While at these shows, I try to attend a wide variety of sessions covering everything from technical skills to hearing about how people got their start and what inspires them to keep creating. But there is one session topic that I almost always prioritize going to, and that is anything having to do with AI (artificial intelligence) or machine learning.
Artificial intelligence is a very interesting topic for creators because it is already being used for a wide variety of tasks – likely more than people even realize. Content-aware fill, automatic object selection, finding stock content… the list goes on and on. What makes many creators uneasy is the fact that it is already extremely effective even though we are only scratching the surface of what AI can do.
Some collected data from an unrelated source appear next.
Background: an optimization exercise with open tools, aiming at small area, a short achievable clock period and few clock cycles per item. Do not read the settings as production practice.
The RTL was checked by simulation tests, not by an equivalence proof against the original design.

==> job 187 <==
// loop_core
module loop_core (
    input  wire        clk,
    input  wire        rst,             
    input  wire        req_valid,
    output wire        req_ready,
    input  wire [1:0]  req_op,          
    input  wire [2:0]  req_loop,
    input  wire        req_src_int,     
    input  wire        req_ref_reset,   
    input  wire        req_u_zero,      
    input  wire [8:0]  req_clr,         
    input  wire [31:0] req_sp,
    input  wire [31:0] req_mg,
    input  wire [31:0] req_mo,
    input  wire [31:0] req_x,
    input  wire [31:0] req_y,
    input  wire        req_y_valid,
    input  wire [31:0] req_vdc,
    input  wire [31:0] req_grid,
    input  wire [31:0] req_vg,
    input  wire [31:0] c_kp,
    input  wire [31:0] c_ki,
    input  wire [31:0] c_kf,
    input  wire [31:0] c_imin,
    input  wire [31:0] c_imax,
    input  wire [31:0] c_umin,
    input  wire [31:0] c_umax,
    input  wire [31:0] c_slew,
    input  wire [31:0] c_ramp,
    input  wire [31:0] c_rmin,
    input  wire [31:0] c_rmax,
    input  wire        c_inv,
    input  wire [2:0]  c_ff_sel,
    output reg         rsp_valid,
    output reg  [31:0] rsp_r,
    output reg  [31:0] rsp_e,
    output reg  [31:0] rsp_p,
    output reg  [31:0] rsp_i,
    output reg  [31:0] rsp_f,
    output reg  [31:0] rsp_u,
    output reg  [8:0]  rsp_flags,       
    output reg  [8:0]  rsp_hit          
);
    localparam F_REF = 0, F_FB = 1, F_ERR = 2, F_P = 3, F_INT = 4,
               F_FF = 5, F_SUM = 6, F_OUT = 7, F_PRE = 8;
    localparam [31:0] MAXV = 32'h7fffffff;
    localparam [31:0] MINV = 32'h80000000;
    function [32:0] sadd;
        input [31:0] a, b;
        reg [32:0] s;
        begin
            s = {a[31], a} + {b[31], b};
            if (s[32] != s[31])
                sadd = {1'b1, s[32] ? MINV : MAXV};
            else
                sadd = {1'b0, s[31:0]};
        end
    endfunction
    function [32:0] ssub;
        input [31:0] a, b;
        reg [32:0] s;
        begin
            s = {a[31], a} - {b[31], b};
            if (s[32] != s[31])
                ssub = {1'b1, s[32] ? MINV : MAXV};
  ...
Settings: LEC_CHECK=0, ABC_AREA=1, CAP_MARGIN=20, CORE_MARGIN=2, CORE_UTILIZATION=40, SETUP_SLACK_MARGIN=5, SLEW_MARGIN=20; clock period 13.0 ns.
run.sh (not shown) runs the stock make flow with config.mk's settings and CLKGATE_MAP_FILE= SYNTH_SCRIPT=/design/flow/synth_recipe.tcl, a recipe that flattens the netlist after the stock synthesis.
==> job 7916 (differences from job 187) <==
--- a/flow/design.v
+++ b/flow/design.v
@@ -115,11 +115,11 @@
                          ((v0 && req_loop == s0_loop) || (v1 && req_loop == s1_loop)));
     wire accept = req_valid && req_ready;
     reg [1:0]  s0_op;
     reg        s0_src_int, s0_ref_reset, s0_u_zero, s0_y_valid, s0_inv, s0_ffr;
     reg [8:0]  s0_clr;
-    reg [31:0] s0_sp, s0_mg, s0_mo, s0_y, s0_ff;
+    reg [31:0] s0_spmo, s0_mg, s0_y, s0_ff;    
     reg [47:0] s0_xb;      
     reg [31:0] s0_kp, s0_ki, s0_kf, s0_imin, s0_imax, s0_umin, s0_umax;
     reg [31:0] s0_slew, s0_ramp, s0_rmin, s0_rmax;
     wire [31:0] in_y = req_y_valid ? req_y : 32'd0;
     reg  [31:0] in_ff;
@@ -136,11 +136,11 @@
         s0_op <= req_op;           s0_loop <= req_loop;
         s0_src_int <= req_src_int; s0_ref_reset <= req_ref_reset;
         s0_u_zero <= req_u_zero;   s0_clr <= req_clr;
         s0_y_valid <= req_y_valid; s0_inv <= c_inv;
         s0_ffr <= (c_ff_sel == 3'd2);
-        s0_sp <= req_sp; s0_mg <= req_mg; s0_mo <= req_mo; s0_xb <= booth(req_x);
+        s0_spmo <= req_src_int ? req_sp : req_mo; s0_mg <= req_mg; s0_xb <= booth(req_x);
         s0_y <= in_y;    s0_ff <= in_ff;
         s0_kp <= c_kp;     s0_ki <= c_ki;     s0_kf <= c_kf;
         s0_imin <= c_imin; s0_imax <= c_imax;
         s0_umin <= c_umin; s0_umax <= c_umax;
         s0_slew <= c_slew; s0_ramp <= c_ramp;
@@ -149,29 +149,29 @@
     wire [32:0] t_m;
     mulq29b mul_map (.a(s0_mg), .bneg(s0_xb[15:0]), .bone(s0_xb[31:16]), .btwo(s0_xb[47:32]), .y(t_m));
     reg [1:0]  s1_op;
     reg        s1_src_int, s1_ref_reset, s1_u_zero, s1_inv, s1_ffr;
     reg [8:0]  s1_clr, s1_hit;
-    reg [31:0] s1_sp, s1_m, s1_mo, s1_y, s1_ff;
+    reg [31:0] s1_spmo, s1_m, s1_y, s1_ff;
     reg [31:0] s1_kp, s1_ki, s1_kf, s1_imin, s1_imax, s1_umin, s1_umax;
     reg [31:0] s1_slew, s1_ramp, s1_rmin, s1_rmax;
     always @(posedge clk) begin
         s1_op <= s0_op;           s1_loop <= s0_loop;
         s1_src_int <= s0_src_int; s1_ref_reset <= s0_ref_reset;
         s1_u_zero <= s0_u_zero;   s1_clr <= s0_clr;
         s1_inv <= s0_inv;         s1_ffr <= s0_ffr;
         s1_hit <= {7'd0, !s0_y_valid, t_m[32] && !s0_src_int};
-        s1_sp <= s0_sp; s1_m <= t_m[31:0]; s1_mo <= s0_mo;
+        s1_spmo <= s0_spmo; s1_m <= t_m[31:0];
         s1_y <= s0_y;   s1_ff <= s0_ff;
         s1_kp <= s0_kp;     s1_ki <= s0_ki;     s1_kf <= s0_kf;
         s1_imin <= s0_imin; s1_imax <= s0_imax;
         s1_umin <= s0_umin; s1_umax <= s0_umax;
         s1_slew <= s0_slew; s1_ramp <= s0_ramp;
         s1_rmin <= s0_rmin; s1_rmax <= s0_rmax;
     end
-    wire [32:0] t_map  = sadd(s1_mo, s1_m);
-    wire [31:0] rt_raw = s1_src_int ? s1_sp : t_map[31:0];
+    wire [32:0] t_map  = sadd(s1_spmo, s1_m);
+    wire [31:0] rt_raw = s1_src_int ? s1_spmo : t_map[31:0];
     wire [32:0] t_rt   = sclamp(rt_raw, s1_rmin, s1_rmax);
     reg [2:0]  s2_loop;
     reg [1:0]  s2_op;
     reg        s2_ref_reset, s2_u_zero, s2_inv, s2_ffr;
     reg [8:0]  s2_clr, s2_hit;
@@ -243,16 +243,17 @@
     mulq29b mul_p (.a(s3_kp), .bneg(s3_eb[15:0]),  .bone(s3_eb[31:16]),  .btwo(s3_eb[47:32]),  .y(t_p));
     mulq29b mul_f (.a(s3_kf), .bneg(s3_ffb[15:0]), .bone(s3_ffb[31:16]), .btwo(s3_ffb[47:32]), .y(t_f));
     mulq29b mul_k (.a(s3_ki), .bneg(s3_eb[15:0]),  .bone(s3_eb[31:16]),  .btwo(s3_eb[47:32]),  .y(t_k));
     reg [2:0]  s4_loop;
     reg [1:0]  s4_op;
-    reg        s4_u_zero;
+    reg        s4_u_zero, s4_ho;      
     reg [8:0]  s4_clr, s4_hit;
     reg [31:0] s4_r, s4_e, s4_p, s4_f, s4_k;
     reg [31:0] s4_imin, s4_imax, s4_umin, s4_umax, s4_slew;
     always @(posedge clk) begin
         s4_op <= s3_op;   s4_loop <= s3_loop;
+        s4_ho <= (s3_op == 2'd1);
         s4_u_zero <= s3_u_zero; s4_clr <= s3_clr;
         s4_hit <= s3_hit;
         if (t_p[32]) s4_hit[F_P] <= 1'b1;
         if (t_f[32]) s4_hit[F_FF] <= 1'b1;
         if (t_k[32] && s3_op == 2'd0) s4_hit[F_INT] <= 1'b1;
@@ -260,12 +261,11 @@
         s4_p <= t_p[31:0]; s4_f <= t_f[31:0]; s4_k <= t_k[31:0];
         s4_imin <= s3_imin; s4_imax <= s3_imax;
         s4_umin <= s3_umin; s4_umax <= s3_umax;
         s4_slew <= s3_slew;
     end
-    wire [31:0] i_old = s4_iold;
-    wire [31:0] uu4   = s4_uu;
+    wire [31:0] i_old = s4_iu;     
     wire        umax_m = (s4_umax == MAXV);
     wire        umin_m = (s4_umin == MINV);
     wire        imax_m = (s4_imax == MAXV);
     wire        imin_m = (s4_imin == MINV);
     wire [35:0] f_hi   = sx(MAXV) + sx(s4_f);
@@ -274,58 +274,59 @@
     wire        fhi_gt = !fhi_g[35];
     wire        fhi_lt = $signed(sx(MAXV) + sx(s4_f) - sx(s4_umin)) < 0;
     wire [35:0] flo_g  = sx(MINV) + sx(s4_f) + ~sx(s4_umax);
     wire        flo_gt = !flo_g[35];
     wire        flo_lt = $signed(sx(MINV) + sx(s4_f) - sx(s4_umin)) < 0;
-    wire [35:0] c_pi   = sx(s4_p) + sx(i_old);
-    wire        pi_hi  = !c_pi[35] && c_pi[31];
-    wire        pi_lo  = c_pi[35] && !c_pi[31];
-    wire [35:0] c_n3   = sx(s4_p) + sx(i_old) + sx(s4_f);
-    wire [35:0] n3_g   = sx(s4_p) + sx(i_old) + sx(s4_f) + ~sx(s4_umax);
-    wire        n3_gt  = !n3_g[35];
-    wire        n3_lt  = $signed(sx(s4_p) + sx(i_old) + sx(s4_f) - sx(s4_umin)) < 0;
-    wire        v_gt   = (pi_hi ? fhi_gt : pi_lo ? flo_gt : n3_gt) && !umax_m;
-    wire        v_lt   = (pi_hi ? fhi_lt : pi_lo ? flo_lt : n3_lt) && !umin_m;
-    wire        v_ovf  = pi_hi ? ovf36(f_hi) : pi_lo ? ovf36(f_lo) : ovf36(c_n3);
+    wire        ho     = s4_ho;
+    wire [35:0] hm     = {36{ho}};
+    wire [35:0] hc     = {35'd0, ho};
+    wire [35:0] x_p    = sx(s4_p) ^ hm;
+    wire [35:0] x_f    = sx(s4_f) ^ hm;
+    wire [31:0] l_hi   = ho ? s4_imax : s4_umax;
+    wire [31:0] l_lo   = ho ? s4_imin : s4_umin;
+    wire [35:0] c_x1   = sx(i_old) + x_p + hc;                        
+    wire        x1_hi  = !c_x1[35] && c_x1[31];
+    wire        x1_lo  = c_x1[35] && !c_x1[31];
+    wire [35:0] c_x2   = sx(i_old) + x_p + x_f + {hc[34:0], 1'b0};    
+    wire [35:0] x2_g   = sx(i_old) + x_p + x_f + ~sx(l_hi) + {hc[34:0], 1'b0};
+    wire [35:0] x2_l   = sx(i_old) + x_p + x_f + ~sx(l_lo) + {hc[34:0], 1'b0} + 36'd1;
+    wire        n_gt   = !x2_g[35];
+    wire        n_lt   = x2_l[35];
+    wire        v_gt   = (x1_hi ? fhi_gt : x1_lo ? flo_gt : n_gt) && !umax_m;
+    wire        v_lt   = (x1_hi ? fhi_lt : x1_lo ? flo_lt : n_lt) && !umin_m;
+    wire        v_ovf  = x1_hi ? ovf36(f_hi) : x1_lo ? ovf36(f_lo) : ovf36(c_x2);
     wire        k_pos  = !s4_k[31] && (s4_k != 32'd0);
     wire        integ  = !((v_gt && k_pos) || (v_lt && s4_k[31]));
     wire [35:0] c_ik   = sx(i_old) + sx(s4_k);
     wire        ik_lt  = $signed(sx(i_old) + sx(s4_k) - sx(s4_imin)) < 0;
     wire [35:0] ik_g   = sx(i_old) + sx(s4_k) + ~sx(s4_imax);
     wire        ik_gt  = !ik_g[35];
     wire [31:0] i_cyc  = ik_lt ? s4_imin : ik_gt ? s4_imax : c_ik[31:0];
     wire        ik_flag = ovf36(c_ik) || (ik_lt && !imin_m) || (ik_gt && !imax_m);
-    wire [35:0] h_up   = sx(uu4) - sx(s4_p);
-    wire        up_hi  = !h_up[35] && h_up[31];
-    wire        up_lo  = h_up[35] && !h_up[31];
     wire [35:0] z_mx   = sx(MAXV) - sx(s4_f);
     wire [35:0] z_mn   = sx(MINV) - sx(s4_f);
-    wire [35:0] z_n    = sx(uu4) - sx(s4_p) - sx(s4_f);
     wire        zmx_lt = $signed(sx(MAXV) - sx(s4_f) - sx(s4_imin)) < 0;
     wire [35:0] zmx_g  = sx(MAXV) + ~sx(s4_f) + ~sx(s4_imax) + 36'd1;
     wire        zmx_gt = !zmx_g[35];
     wire        zmn_lt = $signed(sx(MINV) - sx(s4_f) - sx(s4_imin)) < 0;
     wire [35:0] zmn_g  = sx(MINV) + ~sx(s4_f) + ~sx(s4_imax) + 36'd1;
     wire        zmn_gt = !zmn_g[35];
-    wire        zn_lt  = $signed(sx(uu4) - sx(s4_p) - sx(s4_f) - sx(s4_imin)) < 0;
-    wire [35:0] zn_g   = sx(uu4) + ~sx(s4_p) + ~sx(s4_f) + ~sx(s4_imax) + 36'd2;
-    wire        zn_gt  = !zn_g[35];
-    wire [35:0] h_z    = up_hi ? z_mx : up_lo ? z_mn : z_n;
-    wire        z_lt   = up_hi ? zmx_lt : up_lo ? zmn_lt : zn_lt;
-    wire        z_gt   = up_hi ? zmx_gt : up_lo ? zmn_gt : zn_gt;
+    wire [35:0] h_z    = x1_hi ? z_mx : x1_lo ? z_mn : c_x2;
+    wire        z_lt   = x1_hi ? zmx_lt : x1_lo ? zmn_lt : n_lt;
+    wire        z_gt   = x1_hi ? zmx_gt : x1_lo ? zmn_gt : n_gt;
     wire [31:0] i_ho   = z_lt ? s4_imin : z_gt ? s4_imax : h_z[31:0];
     reg  [31:0] i_new;
     reg  [8:0]  i_hit;
     always @* begin
         i_hit = s4_hit;
         i_new = i_old;
         if (s4_op == 2'd1) begin
             i_new = i_ho;
-            if (up_hi || up_lo || ovf36(h_z))                i_hit[F_INT] = 1'b1;
+            if (x1_hi || x1_lo || ovf36(h_z))                i_hit[F_INT] = 1'b1;
             if ((z_lt && !imin_m) || (z_gt && !imax_m))      i_hit[F_PRE] = 1'b1;
         end else if (s4_op == 2'd0) begin
-            if (pi_hi || pi_lo || v_ovf) i_hit[F_SUM] = 1'b1;
+            if (x1_hi || x1_lo || v_ovf) i_hit[F_SUM] = 1'b1;
             if (integ) begin
                 i_new = i_cyc;
                 if (ik_flag) i_hit[F_INT] = 1'b1;
             end
         end
@@ -392,18 +393,20 @@
     wire        u_dovp = !u_d[35] && ovf36(u_d);
     wire        u_flag = ovf36(u_d) || (u_gt && !(u_dovp && s6_slew == MAXV)) || u_lt ||
                          (u_gt && uup_ov) || (u_lt && udn_ov);
     wire [8:0]  o_hit  = s6_hit | (u_flag ? (9'd1 << F_OUT) : 9'd0);
     wire [8:0]  f_new  = s6_op[1] ? (s6_fold & ~s6_clr) : (s6_fold | o_hit);
-    reg [31:0] s2_rprev, s4_iold, s4_uu, s6_uold;
+    reg [31:0] s2_rprev, s4_iu, s6_uold;
     reg [8:0]  s6_fold;
     always @(posedge clk) begin
         s2_rprev <= (s1_op == 2'd1 && s1_ref_reset) ? s1_y :
                     (v2 && !s2_op[1] && s2_loop == s1_loop) ? r_new : st_r[s1_loop];
-        s4_iold  <= (v4 && !s4_op[1] && s4_loop == s3_loop) ? i_new : st_i[s3_loop];
-        s4_uu    <= (s3_op == 2'd1 && s3_u_zero) ? 32'd0 :
-                    (v6 && !s6_op[1] && s6_loop == s3_loop) ? u_new : st_u[s3_loop];
+        if (s3_op == 2'd1)
+            s4_iu <= s3_u_zero ? 32'd0 :
+                     (v6 && !s6_op[1] && s6_loop == s3_loop) ? u_new : st_u[s3_loop];
+        else
+            s4_iu <= (v4 && !s4_op[1] && s4_loop == s3_loop) ? i_new : st_i[s3_loop];
         s6_uold  <= (v6 && !s6_op[1] && s6_loop == s5_loop) ? u_new : st_u[s5_loop];
         s6_fold  <= (v6 && s6_loop == s5_loop) ? f_new : st_f[s5_loop];
     end
     always @(posedge clk) begin
         rsp_r     <= s6_r;
- CORE_UTILIZATION: 40 -> 55
- PLACE_DENSITY: unset -> 0.65
==> summary.txt <==
Run status
  • Status: timing/DRC/antenna clean

Cells and area
  • Reg area: between 80000 and 90000 sq um
  • Finished Layout Cells: about 38000
  • Multi-input combinational cell count: between 20000 and 25000
  • Share of layout cells above drive strength 1: ~6.4%

Timing
  • Worst hold margin: 0.255 ns
  • Setup repair after global routing missed its margin: yes

Die
  • Die Y-Extent: 697 um
  • Placeable Area: 478000 sq um
  • Tap cell count: 6400

Critical path
  • Stages on worst setup path: 25
  • CP Capture Point: s4_k[28]$_DFF_P_
  • CP arrival: about 8.8 ns
  • Worst Path Required: about 14 ns

Synthesis
  • Xor and xnor area share after synthesis: 9.52%
  • Post-synthesis simple-gate area fraction: roughly an eighth
  • Multiplexer share of the synthesized area: 0.336%

Clock network
  • Clk latency of the worst-skew pair: around 1.1 ns
The numbers above come from job 7916.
With AI getting better and more robust every year, the underlying worry we often hear from many creators is: "Will AI replace me as a creator?"
The short answer is "no", but also… "yes". AI is very good at certain tasks – specifically ones where it has a large amount of data to work from. The good news is that these tasks tend to be tedious or annoying ones like searching for similar images, keyword tagging, rotoscoping or object selection, etc. What is it not good at is making something new or being creative.
So yes, it will likely replace many of the things you do every day (which in some instances may mean entire job roles in larger production houses), but I believe that the result will be that it will free you to focus on what you do best: being creative.
At one of the sessions I attended the other day during Adobe MAX, Dennis Harrington from Amazon commented how better tools (AI in this context, although he was discussing using VR for prototyping) allows you to do your work in less time. But that doesn't just mean less cost, but rather that you can use that extra time to evolve your design. Try new things, be bold, or simply polish an already great idea into a perfect one.
In the end, I believe that is what AI is going to do for creators. It isn't going to replace you, but it will make you vastly more efficient and allow you to stay in your creative process. Don't be afraid of what AI can do, but embrace it and leverage it to elevate your work to the next level. Just like everything else you use every day (be it your computer, Photoshop, or even a drawing pad and pencil), AI is just another tool for you to use to bring your ideas to life.